ミルコだって僕が結婚したら頻繁に顔を合わせることになるのだし、挨拶くらいしておいた方が良いだろう。そう言ったら、ミルコが眉間にシワを寄せて両腕を組んで言い返してきた。
「結婚したらって、君は随分と当たり前のように語ったけれど、嫌なんじゃなかったの? いつの間に気持ちが変わった?」
「っ! それ、は……」
確かに僕は無意識に結婚を受け入れていた。漠然と、いつかはディーノと結婚するものとして未来を語っていた。僕は男なんて、年下なんてっていつから思わなくなったんだろう?
「それは、婚約自体を忘れていたから――」
「そうだね。エミーリオは流されやすいしうっかりさんだから、僕が気を付けないとねっ! チェーザレの口車に乗せられて、デートに行くくらいだしねっ!」
「それを言わないでよ」
失敗したデートの記憶が蘇り、頬が熱くなる。だが、彼の名を思い出したことで――婚約破棄の理由を思い出した。
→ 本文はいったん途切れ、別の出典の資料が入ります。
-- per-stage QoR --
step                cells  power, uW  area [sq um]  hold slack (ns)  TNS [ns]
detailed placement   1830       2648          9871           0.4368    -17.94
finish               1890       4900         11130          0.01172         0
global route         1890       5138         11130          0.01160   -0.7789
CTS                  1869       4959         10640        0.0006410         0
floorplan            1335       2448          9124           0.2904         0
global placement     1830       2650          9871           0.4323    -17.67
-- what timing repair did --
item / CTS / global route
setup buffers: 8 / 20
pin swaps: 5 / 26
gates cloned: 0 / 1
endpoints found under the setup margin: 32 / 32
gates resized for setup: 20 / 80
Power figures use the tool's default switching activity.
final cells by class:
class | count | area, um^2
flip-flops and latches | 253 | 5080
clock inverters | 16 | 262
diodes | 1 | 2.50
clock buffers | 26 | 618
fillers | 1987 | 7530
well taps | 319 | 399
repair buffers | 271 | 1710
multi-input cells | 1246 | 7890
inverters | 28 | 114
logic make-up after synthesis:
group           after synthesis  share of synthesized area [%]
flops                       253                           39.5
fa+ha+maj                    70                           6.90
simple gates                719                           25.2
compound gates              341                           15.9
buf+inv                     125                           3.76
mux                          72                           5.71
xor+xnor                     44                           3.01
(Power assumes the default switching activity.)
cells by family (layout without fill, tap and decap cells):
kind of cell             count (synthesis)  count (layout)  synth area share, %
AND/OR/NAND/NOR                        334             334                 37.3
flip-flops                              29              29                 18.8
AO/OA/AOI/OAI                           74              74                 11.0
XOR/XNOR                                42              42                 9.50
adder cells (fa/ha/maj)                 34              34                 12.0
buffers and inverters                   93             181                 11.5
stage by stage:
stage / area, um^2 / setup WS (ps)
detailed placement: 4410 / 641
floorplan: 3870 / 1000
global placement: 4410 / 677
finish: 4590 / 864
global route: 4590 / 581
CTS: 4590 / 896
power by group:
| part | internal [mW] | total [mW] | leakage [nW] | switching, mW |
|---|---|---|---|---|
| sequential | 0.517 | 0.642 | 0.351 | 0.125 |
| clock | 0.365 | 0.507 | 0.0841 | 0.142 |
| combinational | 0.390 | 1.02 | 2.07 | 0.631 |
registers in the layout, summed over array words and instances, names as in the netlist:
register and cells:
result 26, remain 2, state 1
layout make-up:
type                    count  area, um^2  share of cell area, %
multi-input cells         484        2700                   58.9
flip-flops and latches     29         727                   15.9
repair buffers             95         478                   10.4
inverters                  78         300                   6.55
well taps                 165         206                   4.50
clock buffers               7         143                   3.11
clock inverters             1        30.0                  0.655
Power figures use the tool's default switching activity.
`config.mk`:
```
export PLATFORM = sky130hd
export DESIGN_NAME = sarp_dev_flat
export DESIGN_NICKNAME = d
export VERILOG_FILES = /design/src/verilog/sarp_pkg.sv /design/src/verilog/sarp_if.sv /design/src/verilog/sarp_dev.sv /design/src/flat_wrapper.sv
export SDC_FILE = /design/constraint.sdc
export NUM_CORES = 1
export LEC_CHECK = 0
export BUFFER_PORTS_ARGS = -buffer_cell sky130_fd_sc_hd__buf_2
export CELL_PAD_IN_SITES_DETAIL_PLACEMENT = 1
export CELL_PAD_IN_SITES_GLOBAL_PLACEMENT = 1
export CORE_AREA = 2 2 99 101
export CTS_CLUSTER_DIAMETER = 40
export DETAILED_ROUTE_END_ITERATION = 8
export DIE_AREA = 0 0 101 103
export PLACE_DENSITY = 0.61
export SKIP_CTS_REPAIR_TIMING = 1
export SYNTH_ARGS = -nofsm -noshare
export SYNTH_HDL_FRONTEND = slang
export SYNTH_SLANG_ARGS = --single-unit
```
`constraint.sdc`:
```
create_clock -name MCLK -period 5 [get_ports MCLK]
set_input_delay 0.5 -clock MCLK [delete_from_list [all_inputs] [get_ports MCLK]]
set_output_delay 0.5 -clock MCLK [all_outputs]
set_load 0.005 [all_outputs]
```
「チェーリオが嫌がるし、やっぱりもう一度よく考えてみる。その為にもディーノに逢いに行くよ。ミルコも来てくれるだろう?」
「……まあ、君にはお目付け役が必要だからね」
「うん、よろしく」
ほっとして笑うと、ミルコが僕の髪をぐしゃぐしゃにした。
「やめてよ!」
「どうせ直ぐにくるんてなるさ」
「ならないよ、知ってるだろ!」
「知ってる。エミーリオの髪はふわふわの綿菓子みたいな、甘そうなオレンジシャーベット色で……僕が寝ぼけて涎まみれにしても、次の日には元通りだった」
「う……まあ、僕も君を枕にしてたからおあいこだよ」
「そうだね」
やっと機嫌を直したミルコを見て、僕は笑った。